SEEING THE LIGHT: Researchers successfully transferred encoded information from a laser beam to sound waves and back to light waves, a breakthrough that could speed development of faster optical communication networks.
As demand for streaming video over the Web, voice over Internet protocol (VoIP) calling services and other forms of Internet-based multimedia communication skyrockets, content creators and consumers are counting on fiber-optic networks to handle these increasing loads quickly and efficiently. One way to ensure this happens is to enhance the ability of such networks, which transmit data over glass or plastic threads, to capture and retain data even for very brief intervals.
Toward that end, a team of researchers from Duke University and University of Rochester's Institute of Optics recently reported in Science that it successfully transferred encoded information from a laser beam to sound waves and back to light waves, a breakthrough that could speed development of faster optical communication networks. Swapping data between optics and acoustics allows it to be stored in pockets of acoustic vibration created when laser beams interact along a short strand of optical fiber.

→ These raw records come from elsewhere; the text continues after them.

**src/rtl/seq_pkg.sv**
```systemverilog
// Shared constants and helpers for the parametrised sequence detector.
package seq_pkg;

  localparam int unsigned SYM_W_DEF = 2;

  // Reference target 00,10,11,01; the oldest symbol sits in the LSBs.
  localparam logic [7:0] REF_PATTERN = {2'b01, 2'b11, 2'b10, 2'b00};

  function automatic int unsigned fill_w(input int unsigned depth);
    return $clog2(depth + 1);
  endfunction

endpackage

```
**src/rtl/seq_shift_hist.sv**
```systemverilog
// Symbol history: DEPTH x SYM_W shift register, newest symbol enters at the MSB end.
module seq_shift_hist #(
  parameter int unsigned SYM_W = 2,
  parameter int unsigned DEPTH = 4
) (
  input  logic                     clk,
  input  logic                     rst,
  input  logic                     en_i,
  input  logic                     flush_i,
  input  logic [SYM_W-1:0]         x_i,
  output logic [DEPTH*SYM_W-1:0]   hist_o
);

  localparam int unsigned HistW = DEPTH * SYM_W;

  logic [HistW-1:0] hist_d, hist_q;

  always_comb begin
    hist_d = hist_q;
    if (flush_i) begin
      hist_d = '0;
    end else if (en_i) begin
      hist_d = {x_i, hist_q[HistW-1:SYM_W]};
    end
  end

  always_ff @(posedge clk or posedge rst) begin
    if (rst) begin
      hist_q <= '0;
    end else begin
      hist_q <= hist_d;
    end
  end

  assign hist_o = hist_q;

endmodule

```
**src/rtl/seq_detector_param.sv**
```systemverilog
// Flags when the last DEPTH enabled symbols equal a loadable pattern; counts matches.
module seq_detector_param
  import seq_pkg::*;
#(
  parameter int unsigned SYM_W   = SYM_W_DEF,
  parameter int unsigned DEPTH   = 4,
  parameter int unsigned OVERLAP = 1,
  parameter int unsigned MEALY   = 0,
  parameter int unsigned CNT_W   = 8
) (
  input  logic                      clk,
  input  logic                      rst,
  input  logic                      en,
  input  logic [SYM_W-1:0]          x,
  input  logic                      load,
  input  logic [DEPTH*SYM_W-1:0]    pattern,
  output logic                      z,
  output logic [fill_w(DEPTH)-1:0]  fill,
  output logic [CNT_W-1:0]          match_cnt
);

  localparam int unsigned FillW = fill_w(DEPTH);
  localparam int unsigned PatW  = DEPTH * SYM_W;

  logic [PatW-1:0]  hist;
  logic [PatW-1:0]  window;
  logic [PatW-1:0]  pat_d, pat_q;
  logic [FillW-1:0] fill_d, fill_q;
  logic [CNT_W-1:0] cnt_d, cnt_q;
  logic             z_d, z_q;
  logic             hit;

  seq_shift_hist #(
    .SYM_W (SYM_W),
    .DEPTH (DEPTH)
  ) u_hist (
    .clk     (clk),
    .rst     (rst),
    .en_i    (en & ~load),
    .flush_i (load),
    .x_i     (x),
    .hist_o  (hist)
  );

  // Candidate window: current symbol as newest plus the DEPTH-1 most recent held symbols.
  assign window = {x, hist[PatW-1:SYM_W]};

  // load discards the symbol on the same cycle, so it can never complete a match.
  assign hit = en && !load && (fill_q >= FillW'(DEPTH - 1)) && (window == pat_q);

  always_comb begin
    pat_d  = pat_q;
    fill_d = fill_q;
    cnt_d  = cnt_q;
    z_d    = 1'b0;
    if (load) begin
      pat_d  = pattern;
      fill_d = '0;
    end else if (en) begin
      fill_d = (fill_q == FillW'(DEPTH)) ? fill_q : fill_q + FillW'(1);
      if (hit) begin
        z_d = 1'b1;
        if (cnt_q != {CNT_W{1'b1}}) begin
          cnt_d = cnt_q + CNT_W'(1);
        end
        if (OVERLAP == 0) begin
          fill_d = '0;
        end
      end
    end
  end

  always_ff @(posedge clk or posedge rst) begin
    if (rst) begin
      pat_q  <= '0;
      fill_q <= '0;
      cnt_q  <= '0;
      z_q    <= 1'b0;
    end else begin
      pat_q  <= pat_d;
      fill_q <= fill_d;
      cnt_q  <= cnt_d;
      z_q    <= z_d;
    end
  end

  assign z         = (MEALY != 0) ? hit : z_q;
  assign fill      = fill_q;
  assign match_cnt = cnt_q;

endmodule

```
**config.mk**
```make
export PLATFORM = sky130hd
export DESIGN_NAME = seq_detector_param
export DESIGN_NICKNAME = d
export VERILOG_FILES = /design/src/rtl/seq_pkg.sv /design/src/rtl/seq_shift_hist.sv /design/src/rtl/seq_detector_param.sv
export SDC_FILE = /design/constraint.sdc
export NUM_CORES = 1
export LEC_CHECK = 0
export CORE_MARGIN = 5
export CORE_UTILIZATION = 54
export DETAILED_ROUTE_END_ITERATION = 7
export PLACE_DENSITY = 0.86
export SYNTH_ARGS = -nofsm -noshare
export SYNTH_HDL_FRONTEND = slang
export SYNTH_SLANG_ARGS = --single-unit
```
**constraint.sdc**
```tcl
create_clock -name clk -period 3.3 [get_ports clk]
set_clock_uncertainty 0.1 [all_clocks]
set_input_delay 0.825 -clock clk [delete_from_list [all_inputs] [get_ports clk]]
set_output_delay 0.825 -clock clk [all_outputs]
set_load 0.005 [all_outputs]
```
=== Word level (Yosys, flattened, before mapping) ===
Index checks and enable logic that the tools add are counted.
W data, S select, Z words.

* Register bits after elaboration: 28
* Bits in latches: 0
* RAM bits: 0
* Bits in read-only memories: 0
* Bits of input ports: 14
* Output and inout port bits: 12
* Word-level logic and storage cells: 30
* Memories: 0

* Add/sub/neg operators: 2
* $mul: 0
* Div/mod/pow operators: 0
* Order comparisons: 1
* Equality and inequality tests: 4
* Shift operators: 0
* Mux-type cells: 8
* Bitwise logic cells: 2
* Reduce and logical (&&, ||, !) cells: 8

{| class="wikitable"
|+ Operator list
! cell !! count
|-
| $mux W8 || 2
|-
| $mux W3 || 3
|-
| $add A8 B1 Y8 const B || 1
|-
| $eq A8 B8 Y1 || 1
|-
| $ne A8 B8 Y1 const B || 1
|-
| $reduce_and A4 Y1 || 1
|-
| $reduce_bool A2 Y1 || 2
|-
| $add A3 B1 Y3 const B || 1
|-
| $eq A3 B3 Y1 const B || 1
|-
| $ge A3 B2 Y1 const B || 1
|-
| $logic_and A1 B1 Y1 || 3
|-
| $mux W1 || 3
|-
| $ne A2 B2 Y1 const B || 1
|-
| $reduce_and A2 Y1 || 1
|-
| $and A1 B1 Y1 || 1
|-
| $logic_not A1 Y1 || 1
|-
| $not A1 Y1 || 1
|}

=== Logic depth before layout (Yosys ltp) ===
* Depth in word-level cells: 7
* Gate-level depth with buffers: 6
* Mapped depth without buffers: 6

=== Modules after synthesis ===
From an unflattened synthesis, not the netlist that was laid out.

* Cells, all modules: 122
* Area total of the unflattened synthesis: 1391.3 sq um

{| class="wikitable"
|+ By module, submodules not included
! module !! instances !! cells each !! area an instance (sq um) !! seq. area each (sq um)
|-
| seq_detector_param || 1 || 95 || 1062.3 || 500.5
|-
| seq_shift_hist || 1 || 27 || 329.1 || 200.2
|}

=== Worst setup path after synthesis ===
Ideal clock, no wire load.

* Path kind: input to register
* From: input port en
* To: register cnt_q[1], in the netlist match_cnt[1]
* Library setup time: 0.125 ns
* Data arrival time: 2.074 ns
* Data required time: 3.075 ns
* Path slack: 1.001 ns
* Stages: 6
* Path buffers: 1
* Cells stage by stage: buf_6 -> nor2b_4 -> nand4_2 -> nor4_4 -> and2_4 -> mux2_4

* Cells in the longest elaborated chain, start to end: 4

{| class="wikitable"
|+ Ends and longest elaborated chain
! item !! RTL line !! RTL
|-
| start, declared || seq_detector_param.sv:13 || <nowiki>input logic en,</nowiki>
|-
| $logic_and A1 B1 Y1 (3 in a row) || seq_detector_param.sv:49 || <nowiki>assign hit = en && !load && (fill_q >= FillW'(DEPTH - 1)) && (window == pat_q);</nowiki>
|-
| $reduce_and A4 Y1 (no line) * || - ||
|-
| end signal, assigned || seq_detector_param.sv:82 || <nowiki>cnt_q <= cnt_d;</nowiki>
|-
| end, declared || seq_detector_param.sv:29 || <nowiki>logic [CNT_W-1:0] cnt_d, cnt_q;</nowiki>
|}

Every way passes the cells marked *; elsewhere a longest branch is shown, timed or not.
A chain may end at the register's enable or synchronous reset.

=== Worst setup path in the final report ===
Same ends and word-level chain as after synthesis.

==> results.sh <==
export IMPL_p_total_w=0.000597
export IMPL_yosysWarnings=0
export IMPL_gr_usage_met3_pct=4.58
export IMPL_dieWidth_microns=59.0
export IMPL_hold_viol=0
export IMPL_worst_path_max_fanout=4
export IMPL_rows=17
export IMPL_finalCriticalPeriod_ps=2280
export IMPL_grt_total_usage_pct=15.2
export IMPL_gr_total_overflow=0
export IMPL_die_h_microns=59.0
export IMPL_dp_hpwl_microns=1830
export IMPL_setup_tns_ps=0
export IMPL_fmaxAchievable_mhz=439
export IMPL_rsz0062_at_grt="false"
export IMPL_ys_seq_area_share_pct=50.1
export IMPL_whs_endpoint="pat_q[1]"
export IMPL_postCtsHoldBufs=0
export IMPL_routed_wirelength_microns=2330
export IMPL_cts_tree="built"
export IMPL_num_antenna_cells=0
export IMPL_power_density_cell_area_nw_per_um2=368
export IMPL_regArea_sq_um=651
export IMPL_postRouteAntennaNets=0
export IMPL_pre_cts_ws_ps=675
export IMPL_ir_worst_vdd_v=0.000432
export IMPL_yosys_cell_types_count=29
export IMPL_whs_path_depth=1
export IMPL_timing_final_ws_setup_ps=1020
export IMPL_slew_headroom_pct=78.1
export IMPL_cp_end_kind="register"
export IMPL_syn2layout_area_growth_pct=25.1
export IMPL_use_met2_pct=25.4
export IMPL_synth_area_leaders="dfrtp_1 50%, mux2_2 6.9%, xnor2_1 6.1%, mux2i_1 4.6%, ha_1 3.9%"
export IMPL_grt_antenna_before_repair=0
export IMPL_grt_max_degree=27
export IMPL_cts_sinks=26
export IMPL_via_per_inst=5.23
export IMPL_port_buffers=25
export IMPL_reg2reg_from="fill[0]"
export IMPL_crit_chain="clkdlybuf4s50_1, nor2b_4, nand4_2, nor4_4, and2_4, mux2_4"
export IMPL_cts_resized=0
export IMPL_die_area_sq_um=3480
export IMPL_worstHoldStart="pat_q[1]"
export IMPL_place_inst=159
export IMPL_synth_area_per_cell_sq_um=12.4
export IMPL_rr_worst_depth=6
export IMPL_report_final_slew_viol_count=0
export IMPL_wl_per_cell_microns=14.3
export IMPL_multiInputGateArea_sq_um=602
export IMPL_grtUsageMet1_pct=19.6
export IMPL_cts_root_buf="clkbuf_4"
export IMPL_drive_above_1_share_pct=18.5
export IMPL_gp_congestion=0.802
export IMPL_grt_first_pass_wirelength_microns=4060
export IMPL_fin_hold_ws_ps=450
export IMPL_vias=853
export IMPL_drcViolationCount=0
export IMPL_start_util_pct=57.5
export IMPL_nFillCells=170
export IMPL_clk_latency_ps=320
export IMPL_post_cts_buffers=0
export IMPL_path_clk_slew_ps=140
export IMPL_core_area_sq_um=2250
export IMPL_initialDrtViolationCount=9
export IMPL_power_leakage_nw=0.727
export IMPL_clock_path_buffers=2
export IMPL_yosysTopAreaCellShare_pct=50.1
export IMPL_synth_area_sq_um=1300
export IMPL_first_pass_iters=4
export IMPL_fin_crit_sh_pct=69.0
export IMPL_drv_cap=0
export IMPL_grt_pass1_vias=881
export IMPL_slowest_stage="clkdlybuf4s50_1"
export IMPL_layout_commonest_cell="dfrtp_1"
export IMPL_yosysTopAreaCell="dfrtp_1"
export IMPL_cp_data_required_time_ps=3430
export IMPL_final_nets=154
export IMPL_most_common_layout_cells="26 x dfrtp_1, 25 x clkdlybuf4s50_1, 10 x nor2_1"
export IMPL_synthCells=105
export IMPL_critPathLaunchType="input port"
export IMPL_ios=26
export IMPL_htreeDepth=1
export IMPL_busiest_layer="met2"
export IMPL_ys_seq_elements=26
export IMPL_min_path_type="reg -> reg"
export IMPL_layout_cells_non_filler=163
export IMPL_cts_buffers=3
export IMPL_regToRegSetupSlack_ps=1340
export IMPL_mappedNetlistNets=123
export IMPL_rr_endpoint="match_cnt[1]"
export IMPL_slowest_delay_ps=490
export IMPL_worst_pin_slew_ps=326
export IMPL_setup_violations=0
export IMPL_path_class="in -> reg"
export IMPL_arrival_ps=2410
export IMPL_status="finished, final reports clean"
-- final cells by class --
type	count	area share, %
flip-flops and latches	26	40.1
multi-input cells	71	37.1
repair buffers	29	17.3
clock buffers	4	2.24
well taps	28	2.16
inverters	5	1.16
-- worst max-delay path: cells and delay by family --
family | cells | cell delay, ps
buf+inv | 1 | 490
simple gates | 4 | 800
mux | 1 | 290
-- registers in the layout (all words and copies together) (netlist names) --
signal and cells:
match_cnt 8, pat_q 8, u_hist.hist_o 6, fill 3
z 1
-- worst max-delay path by stage --
stage	start	to	cells after the start
after floorplan	en	match_cnt[1]	6
after global placement	en	match_cnt[1]	6
after detailed placement	en	match_cnt[1]	6
after CTS	fill[0]	fill[0]	1
after global routing	match_cnt[5]	match_cnt[5]	1
final	en	match_cnt[1]	6
-- power breakdown --
part / internal [W] / switching [W] / leakage [nW] / total (W)
Sequential: 0.000334 / 0.0000157 / 0.342 / 0.000350
Combinational: 0.0000529 / 0.0000358 / 0.365 / 0.0000887
Clock: 0.0000675 / 0.0000907 / 0.0210 / 0.000158
-- per-stage QoR --
stage	instance area (sq um)	util, %
final	1620	72.0
after global placement	1590	70.4
after detailed placement	1590	70.4
after CTS	1620	72.0
after global routing	1620	72.0
after floorplan	1300	-
-- kinds of logic after synthesis --
| family | synth area share [%] |
|---|---|
| AO/OA/AOI/OAI | 4.73 |
| buffers and inverters | 3.47 |
| adder cells (fa/ha/maj) | 3.86 |
| XOR/XNOR | 11.2 |
| flip-flops | 50.1 |
| AND/OR/NAND/NOR | 13.9 |
| multiplexers | 12.7 |
-- cells in the mapped netlist --
library cell  instances
dfrtp_1              26
nor2_1               10
xnor2_1               9
mux2_2                8
mux2i_1               6
inv_1                 5
a21oi_1               4
ha_1                  4
nand3_1               4
and3_1                3
xnor2_2               3
a41oi_1               2
buf_6                 2
nand2_1               2
nand4_1               2
xor2_1                2
a211oi_2              1
a31oi_1               1
and2_1                1
and2_4                1
clkbuf_1              1
mux2_4                1
nand3b_1              1
nand4_2               1
nor2b_1               1
nor2b_4               1
nor4_4                1
o21ai_0               1
or2b_1                1
-- metal layers --
layer,wire [microns],share of wire (%)
met5,0,0
met4,14,0.60
met3,85,3.7
met2,1180,51
met1,1050,45
Note: power is estimated with default switching activity, not from simulation.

The research is significant, because it addresses how memory can be created for optical pulses. "The primary thrust is investigating slow light via stimulated Brillouin scattering, where we slow down a pulse as it propagates through an optical fiber," says study co-author Daniel Gauthier, chairman of Duke's department of physics. Brillouin scattering occurs when light traveling through a medium, such as glass, changes its path as it encounters varying densities.
The main goal of the research is to pave the way for better fiber-optic communication systems, which today consist of fiber placed underground and linked by routers. The typical way to send data over an optical network is to break it up into chunks called packets. When a packet comes into a router, its address information is read. The problem with routers is that they each contain a single switch that can only process one packet at a time. As a result, some packets are dropped unless others coming in are buffered (saved) or can wait until it is their turn to be routed. "If you drop the packet, you reduce the throughput of the entire network," Gauthier says. "If you buffer, then the packets are processed one after the other."
As greater demands are placed on telecommunication infrastructures, "it's important to start to investigate parallel technologies," he adds.
Gauthier and his colleagues discovered that when two laser beams of slightly different frequencies are pointed at one another along a piece of glass fiber, they create acoustic vibrations called phonons. When co-author Zhaoming Zhu, Gauthier's postdoctoral research associate, encoded information onto one of these beams, the data could be imprinted on these newly created phonons and retained for 12 billionths of a second, long enough to be transferred back to light again by shining a third laser through the fiber.
"When thinking about how to store light in optical fibers," Zhu says, "we realized that we can convert optical information to acoustic vibration, something that hasn't been done before."
The researchers are seeking ways to create longer storage times and reduce the peak power of the laser beam needed for retaining and reading out the information, a process that will take years before a commercial version of the technology is available.
"There is still a great need for developing new strategies for optimizing the flow of information over the Internet," says Robert Boyd, a professor of optics and physics at the Institute of Optics and a research co-author. "If two data packets arrive at a switch at the same time, you need to store one until the other packet clears the switch, maybe 100 nanoseconds later. Our technique is aimed at … building buffers for high-speed telecommunications."
During the first phase of the project—which is part of the Defense Advanced Research Projects Agency's (DARPA) Defense Sciences Office slow-light program—Zhu says he learned that pulses could be stored and read out at a later time. The second phase was the actual experiment in which data pulses were stored (as acoustic waves in an optical fiber) and retrieved after a certain period of time.
"We really want to demonstrate that methods for storing optical information are much broader than people thought," Gauthier says. "In the current telecommunication systems, you turn the optical signal into an electronic signal and store it in RAM. The optical data pulses are then regenerated by using the electrical signals to turn on and off an auxiliary laser source. But this process generates heat. The faster this is done, the more heat is generated."
For this to work in the real world, the scientists say the communication fibers must be made of a material that provides an acoustic time frame long enough to allow the information to move from optical to sound, then return to optical. One option, Gauthier says, is to work with a new type of glass made from a chalcogenide, which has good semiconductor properties and contains one or more elements from the periodic table's chalcogenide group, also known as the "oxygen family," which includes oxygen, sulfur, selenium and tellurium.
Another option that researchers are exploring is to run the laser beams through a hollow optical fiber filled with gas (such as xenon), which would allow them to use a less powerful laser to induce longer lasting sound waves in the gas. This could potentially create a sound wave 50 times longer and allow the lasers used to be 100 times less powerful—and less energy intensive—thereby delivering more data more quickly at a lower cost.